WHAT YOU ARE ASKED TO DO: For the word "instances", state the number of lines in the data that contain it, and nothing else.

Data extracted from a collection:

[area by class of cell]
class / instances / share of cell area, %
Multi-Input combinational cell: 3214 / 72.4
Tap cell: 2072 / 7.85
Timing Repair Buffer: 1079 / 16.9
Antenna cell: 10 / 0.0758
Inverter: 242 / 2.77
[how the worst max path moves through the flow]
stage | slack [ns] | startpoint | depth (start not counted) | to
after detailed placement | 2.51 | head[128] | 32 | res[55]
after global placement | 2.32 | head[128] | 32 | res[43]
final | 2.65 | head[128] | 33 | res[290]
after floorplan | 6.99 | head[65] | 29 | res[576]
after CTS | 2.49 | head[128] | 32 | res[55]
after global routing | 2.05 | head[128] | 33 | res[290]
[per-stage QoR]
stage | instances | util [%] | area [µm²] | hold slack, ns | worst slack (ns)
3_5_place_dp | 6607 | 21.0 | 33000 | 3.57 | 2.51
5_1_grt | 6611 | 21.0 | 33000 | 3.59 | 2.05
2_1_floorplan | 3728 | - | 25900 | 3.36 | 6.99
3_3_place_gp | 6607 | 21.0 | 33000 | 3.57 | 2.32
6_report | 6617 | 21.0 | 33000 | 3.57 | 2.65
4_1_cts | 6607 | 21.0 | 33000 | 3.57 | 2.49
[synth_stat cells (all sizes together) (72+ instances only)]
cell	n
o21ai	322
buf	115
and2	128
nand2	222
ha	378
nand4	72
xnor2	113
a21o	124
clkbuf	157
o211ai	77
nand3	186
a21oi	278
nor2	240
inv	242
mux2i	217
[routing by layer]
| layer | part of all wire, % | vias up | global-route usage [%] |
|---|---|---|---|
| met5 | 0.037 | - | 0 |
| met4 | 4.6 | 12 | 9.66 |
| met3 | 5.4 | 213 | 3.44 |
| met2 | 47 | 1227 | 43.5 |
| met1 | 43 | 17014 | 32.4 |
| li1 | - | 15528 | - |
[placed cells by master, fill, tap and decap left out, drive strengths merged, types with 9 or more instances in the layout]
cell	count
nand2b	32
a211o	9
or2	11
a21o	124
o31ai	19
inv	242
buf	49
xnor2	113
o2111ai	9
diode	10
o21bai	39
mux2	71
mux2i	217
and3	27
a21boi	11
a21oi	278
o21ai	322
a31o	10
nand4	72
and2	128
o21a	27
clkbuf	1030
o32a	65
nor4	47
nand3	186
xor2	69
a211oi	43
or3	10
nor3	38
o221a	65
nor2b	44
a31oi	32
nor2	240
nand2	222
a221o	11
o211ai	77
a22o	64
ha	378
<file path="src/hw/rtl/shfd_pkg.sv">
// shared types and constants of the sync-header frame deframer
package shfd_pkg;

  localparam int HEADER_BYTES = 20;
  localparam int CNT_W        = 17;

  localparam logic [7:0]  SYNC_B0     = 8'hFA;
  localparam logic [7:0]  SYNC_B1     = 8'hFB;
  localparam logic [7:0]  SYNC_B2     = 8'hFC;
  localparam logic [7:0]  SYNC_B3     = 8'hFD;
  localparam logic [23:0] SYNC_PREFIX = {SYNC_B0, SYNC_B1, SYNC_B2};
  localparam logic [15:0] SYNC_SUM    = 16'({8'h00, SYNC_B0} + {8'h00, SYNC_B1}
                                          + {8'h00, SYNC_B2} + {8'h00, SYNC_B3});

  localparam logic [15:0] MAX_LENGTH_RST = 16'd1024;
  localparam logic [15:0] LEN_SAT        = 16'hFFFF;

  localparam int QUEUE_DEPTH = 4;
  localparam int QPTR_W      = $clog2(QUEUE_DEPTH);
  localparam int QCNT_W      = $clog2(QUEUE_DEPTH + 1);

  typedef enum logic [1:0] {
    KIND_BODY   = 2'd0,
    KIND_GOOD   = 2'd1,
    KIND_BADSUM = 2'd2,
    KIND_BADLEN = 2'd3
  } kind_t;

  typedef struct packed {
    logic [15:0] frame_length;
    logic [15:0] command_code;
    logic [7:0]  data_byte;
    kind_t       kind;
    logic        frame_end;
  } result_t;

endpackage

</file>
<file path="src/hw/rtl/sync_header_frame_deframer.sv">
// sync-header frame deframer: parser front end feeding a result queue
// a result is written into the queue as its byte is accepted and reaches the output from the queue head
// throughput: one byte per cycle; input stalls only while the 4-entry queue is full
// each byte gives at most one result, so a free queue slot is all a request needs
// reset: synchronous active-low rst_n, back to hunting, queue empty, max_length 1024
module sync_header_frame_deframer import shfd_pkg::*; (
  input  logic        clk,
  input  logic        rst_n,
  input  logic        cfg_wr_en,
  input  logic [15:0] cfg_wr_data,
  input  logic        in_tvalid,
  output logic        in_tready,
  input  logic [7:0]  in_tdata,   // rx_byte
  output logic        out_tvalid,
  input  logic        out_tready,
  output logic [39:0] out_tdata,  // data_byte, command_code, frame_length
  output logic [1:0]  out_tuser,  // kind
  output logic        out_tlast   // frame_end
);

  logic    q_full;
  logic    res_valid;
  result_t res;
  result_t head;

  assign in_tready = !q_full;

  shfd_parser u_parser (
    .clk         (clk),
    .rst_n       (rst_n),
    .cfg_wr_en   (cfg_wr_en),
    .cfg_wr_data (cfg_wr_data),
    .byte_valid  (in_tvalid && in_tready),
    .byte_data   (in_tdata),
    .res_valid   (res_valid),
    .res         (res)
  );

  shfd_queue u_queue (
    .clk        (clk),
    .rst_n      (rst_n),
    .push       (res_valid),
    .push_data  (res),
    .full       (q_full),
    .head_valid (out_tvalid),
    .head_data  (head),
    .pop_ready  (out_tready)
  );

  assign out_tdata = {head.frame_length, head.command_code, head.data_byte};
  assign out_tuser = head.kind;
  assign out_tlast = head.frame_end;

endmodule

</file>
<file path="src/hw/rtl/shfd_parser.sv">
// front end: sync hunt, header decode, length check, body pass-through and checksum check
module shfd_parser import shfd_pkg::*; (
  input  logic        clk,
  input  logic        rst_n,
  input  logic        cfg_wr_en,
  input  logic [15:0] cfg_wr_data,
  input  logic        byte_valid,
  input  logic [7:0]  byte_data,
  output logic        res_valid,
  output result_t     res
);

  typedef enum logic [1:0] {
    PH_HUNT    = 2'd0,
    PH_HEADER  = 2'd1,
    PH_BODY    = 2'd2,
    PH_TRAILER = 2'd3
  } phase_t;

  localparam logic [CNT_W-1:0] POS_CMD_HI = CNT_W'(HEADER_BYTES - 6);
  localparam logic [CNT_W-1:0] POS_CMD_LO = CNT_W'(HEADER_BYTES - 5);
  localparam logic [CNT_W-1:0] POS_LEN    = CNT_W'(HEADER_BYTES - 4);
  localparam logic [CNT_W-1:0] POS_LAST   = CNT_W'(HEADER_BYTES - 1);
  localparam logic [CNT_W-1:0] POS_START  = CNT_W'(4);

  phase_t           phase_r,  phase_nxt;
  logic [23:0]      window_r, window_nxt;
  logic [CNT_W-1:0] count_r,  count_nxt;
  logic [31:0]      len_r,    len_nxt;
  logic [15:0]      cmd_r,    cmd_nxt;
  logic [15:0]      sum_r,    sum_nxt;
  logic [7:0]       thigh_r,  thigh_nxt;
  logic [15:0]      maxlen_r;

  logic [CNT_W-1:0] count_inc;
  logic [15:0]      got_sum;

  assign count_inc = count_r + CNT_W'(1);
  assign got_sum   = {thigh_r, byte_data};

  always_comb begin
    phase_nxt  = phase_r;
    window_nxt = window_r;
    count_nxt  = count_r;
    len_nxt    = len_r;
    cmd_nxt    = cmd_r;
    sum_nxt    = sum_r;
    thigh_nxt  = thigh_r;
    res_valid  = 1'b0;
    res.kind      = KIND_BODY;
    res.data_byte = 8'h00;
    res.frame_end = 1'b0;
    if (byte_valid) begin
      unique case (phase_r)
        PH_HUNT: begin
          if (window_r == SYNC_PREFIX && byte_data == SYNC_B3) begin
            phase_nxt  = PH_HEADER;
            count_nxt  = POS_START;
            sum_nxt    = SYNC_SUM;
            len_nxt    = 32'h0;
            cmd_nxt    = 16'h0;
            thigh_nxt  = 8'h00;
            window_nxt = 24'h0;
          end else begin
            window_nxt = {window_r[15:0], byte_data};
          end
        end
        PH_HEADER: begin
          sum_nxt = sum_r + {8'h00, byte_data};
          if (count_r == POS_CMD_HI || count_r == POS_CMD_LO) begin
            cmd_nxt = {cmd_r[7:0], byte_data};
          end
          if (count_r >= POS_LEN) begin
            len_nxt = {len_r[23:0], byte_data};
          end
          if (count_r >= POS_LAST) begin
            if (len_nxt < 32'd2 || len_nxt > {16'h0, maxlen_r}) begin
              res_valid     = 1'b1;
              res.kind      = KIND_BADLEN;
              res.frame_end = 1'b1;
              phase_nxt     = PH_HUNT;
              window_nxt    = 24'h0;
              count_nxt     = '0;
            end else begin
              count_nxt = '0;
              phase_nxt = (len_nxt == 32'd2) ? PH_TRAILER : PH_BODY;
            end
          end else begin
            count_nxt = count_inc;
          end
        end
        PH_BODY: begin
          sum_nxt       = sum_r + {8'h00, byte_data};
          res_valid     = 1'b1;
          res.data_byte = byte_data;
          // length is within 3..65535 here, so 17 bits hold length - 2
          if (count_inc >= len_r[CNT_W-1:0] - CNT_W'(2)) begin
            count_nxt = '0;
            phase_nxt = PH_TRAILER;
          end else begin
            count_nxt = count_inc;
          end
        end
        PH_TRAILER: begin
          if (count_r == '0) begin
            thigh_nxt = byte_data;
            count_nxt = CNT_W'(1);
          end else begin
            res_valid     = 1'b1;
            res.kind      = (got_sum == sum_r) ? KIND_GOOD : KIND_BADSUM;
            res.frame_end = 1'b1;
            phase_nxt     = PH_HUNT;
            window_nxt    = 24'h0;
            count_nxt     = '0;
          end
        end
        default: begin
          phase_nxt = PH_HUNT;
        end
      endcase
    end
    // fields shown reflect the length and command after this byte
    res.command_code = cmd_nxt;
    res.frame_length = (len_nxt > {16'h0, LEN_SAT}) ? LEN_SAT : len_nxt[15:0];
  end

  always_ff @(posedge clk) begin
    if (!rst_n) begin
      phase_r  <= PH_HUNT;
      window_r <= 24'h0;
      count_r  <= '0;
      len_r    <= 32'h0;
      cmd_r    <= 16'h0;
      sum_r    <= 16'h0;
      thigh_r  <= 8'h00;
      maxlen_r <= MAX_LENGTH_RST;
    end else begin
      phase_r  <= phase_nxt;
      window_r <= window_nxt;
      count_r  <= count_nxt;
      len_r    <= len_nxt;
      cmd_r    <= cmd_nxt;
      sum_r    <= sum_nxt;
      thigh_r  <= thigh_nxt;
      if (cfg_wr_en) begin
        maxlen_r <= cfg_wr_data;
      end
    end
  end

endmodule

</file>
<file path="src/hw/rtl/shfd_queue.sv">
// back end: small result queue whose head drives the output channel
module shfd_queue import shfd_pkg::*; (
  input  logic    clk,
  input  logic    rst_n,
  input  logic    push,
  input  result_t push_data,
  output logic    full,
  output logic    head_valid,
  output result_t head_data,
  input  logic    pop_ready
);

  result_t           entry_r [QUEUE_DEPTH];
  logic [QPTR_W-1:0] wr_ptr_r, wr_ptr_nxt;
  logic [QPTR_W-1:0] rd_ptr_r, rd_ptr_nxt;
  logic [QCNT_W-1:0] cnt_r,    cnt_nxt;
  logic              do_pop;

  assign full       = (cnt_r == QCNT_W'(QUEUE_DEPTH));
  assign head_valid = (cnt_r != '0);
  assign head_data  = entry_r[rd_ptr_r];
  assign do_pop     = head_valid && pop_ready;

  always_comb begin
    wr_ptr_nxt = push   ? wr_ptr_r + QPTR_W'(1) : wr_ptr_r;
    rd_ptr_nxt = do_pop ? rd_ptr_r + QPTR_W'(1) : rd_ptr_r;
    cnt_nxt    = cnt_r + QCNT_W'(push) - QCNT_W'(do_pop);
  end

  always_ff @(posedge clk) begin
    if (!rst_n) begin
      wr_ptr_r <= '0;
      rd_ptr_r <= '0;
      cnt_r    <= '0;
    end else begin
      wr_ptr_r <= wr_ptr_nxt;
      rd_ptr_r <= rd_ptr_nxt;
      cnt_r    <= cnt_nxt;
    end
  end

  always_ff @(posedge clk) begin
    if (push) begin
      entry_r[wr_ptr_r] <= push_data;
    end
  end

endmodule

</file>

--

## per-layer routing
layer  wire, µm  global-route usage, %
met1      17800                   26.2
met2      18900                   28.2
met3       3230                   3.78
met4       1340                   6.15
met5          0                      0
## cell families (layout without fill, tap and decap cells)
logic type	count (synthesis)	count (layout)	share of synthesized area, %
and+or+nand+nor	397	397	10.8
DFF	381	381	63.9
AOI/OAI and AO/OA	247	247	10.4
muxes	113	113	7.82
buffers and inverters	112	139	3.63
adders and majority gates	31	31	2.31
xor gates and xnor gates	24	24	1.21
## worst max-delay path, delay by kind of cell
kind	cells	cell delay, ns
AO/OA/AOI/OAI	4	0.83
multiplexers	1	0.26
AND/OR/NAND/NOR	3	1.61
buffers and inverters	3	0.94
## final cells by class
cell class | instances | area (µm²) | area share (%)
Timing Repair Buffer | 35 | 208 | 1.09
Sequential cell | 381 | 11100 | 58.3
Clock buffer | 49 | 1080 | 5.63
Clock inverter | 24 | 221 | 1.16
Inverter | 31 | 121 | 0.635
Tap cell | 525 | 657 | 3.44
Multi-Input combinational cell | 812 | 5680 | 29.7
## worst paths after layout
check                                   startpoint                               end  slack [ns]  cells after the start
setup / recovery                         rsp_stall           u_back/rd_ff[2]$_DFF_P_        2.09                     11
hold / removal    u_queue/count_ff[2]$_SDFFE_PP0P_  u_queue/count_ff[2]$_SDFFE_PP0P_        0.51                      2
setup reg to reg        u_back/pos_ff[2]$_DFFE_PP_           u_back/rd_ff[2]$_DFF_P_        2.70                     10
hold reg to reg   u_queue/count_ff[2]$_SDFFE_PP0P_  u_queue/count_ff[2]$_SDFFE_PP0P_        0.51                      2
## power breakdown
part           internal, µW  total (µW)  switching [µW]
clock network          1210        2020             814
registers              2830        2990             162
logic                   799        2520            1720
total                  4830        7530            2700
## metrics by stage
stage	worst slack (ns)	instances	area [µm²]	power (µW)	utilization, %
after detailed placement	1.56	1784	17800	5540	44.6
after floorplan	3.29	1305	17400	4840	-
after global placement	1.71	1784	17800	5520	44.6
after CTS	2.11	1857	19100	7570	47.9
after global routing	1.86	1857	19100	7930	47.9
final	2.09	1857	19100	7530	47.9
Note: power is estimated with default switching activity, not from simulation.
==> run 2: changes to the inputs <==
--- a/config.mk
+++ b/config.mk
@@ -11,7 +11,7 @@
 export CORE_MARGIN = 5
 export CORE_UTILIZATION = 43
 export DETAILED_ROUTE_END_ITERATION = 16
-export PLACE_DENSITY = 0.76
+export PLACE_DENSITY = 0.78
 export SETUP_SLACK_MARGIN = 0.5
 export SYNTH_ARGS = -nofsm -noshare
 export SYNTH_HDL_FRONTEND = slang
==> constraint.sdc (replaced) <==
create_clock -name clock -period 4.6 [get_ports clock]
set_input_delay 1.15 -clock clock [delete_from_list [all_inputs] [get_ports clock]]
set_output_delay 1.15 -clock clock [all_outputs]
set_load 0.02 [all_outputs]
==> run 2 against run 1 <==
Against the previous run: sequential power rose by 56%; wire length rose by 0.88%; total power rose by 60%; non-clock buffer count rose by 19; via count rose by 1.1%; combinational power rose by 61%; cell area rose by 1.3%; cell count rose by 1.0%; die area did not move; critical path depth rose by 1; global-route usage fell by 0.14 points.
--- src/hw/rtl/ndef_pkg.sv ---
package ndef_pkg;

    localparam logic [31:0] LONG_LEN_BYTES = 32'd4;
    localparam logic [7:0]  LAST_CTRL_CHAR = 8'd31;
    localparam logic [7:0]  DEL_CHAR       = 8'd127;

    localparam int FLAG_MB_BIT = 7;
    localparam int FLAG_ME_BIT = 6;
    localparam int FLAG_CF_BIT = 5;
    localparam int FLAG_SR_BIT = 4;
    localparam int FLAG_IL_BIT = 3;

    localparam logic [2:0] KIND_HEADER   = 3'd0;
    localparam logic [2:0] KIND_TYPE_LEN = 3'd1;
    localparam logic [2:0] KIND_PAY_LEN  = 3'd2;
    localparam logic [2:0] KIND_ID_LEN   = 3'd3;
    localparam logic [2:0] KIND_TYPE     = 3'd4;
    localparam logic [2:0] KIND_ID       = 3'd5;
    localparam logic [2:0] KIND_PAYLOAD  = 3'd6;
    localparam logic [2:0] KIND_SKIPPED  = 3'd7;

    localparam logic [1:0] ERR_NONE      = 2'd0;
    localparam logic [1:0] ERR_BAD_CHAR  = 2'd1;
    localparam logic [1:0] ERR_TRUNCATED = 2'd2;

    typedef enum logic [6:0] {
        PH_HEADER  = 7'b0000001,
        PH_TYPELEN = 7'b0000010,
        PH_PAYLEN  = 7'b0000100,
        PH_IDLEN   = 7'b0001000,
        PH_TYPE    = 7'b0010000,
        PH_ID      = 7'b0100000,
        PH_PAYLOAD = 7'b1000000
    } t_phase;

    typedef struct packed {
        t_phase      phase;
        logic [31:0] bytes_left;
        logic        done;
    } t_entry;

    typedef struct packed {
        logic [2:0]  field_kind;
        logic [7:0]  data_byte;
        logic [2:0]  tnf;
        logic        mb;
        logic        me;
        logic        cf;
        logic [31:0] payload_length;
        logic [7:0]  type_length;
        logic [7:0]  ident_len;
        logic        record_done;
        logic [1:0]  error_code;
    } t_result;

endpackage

ANSWER TO THIS TASK: 6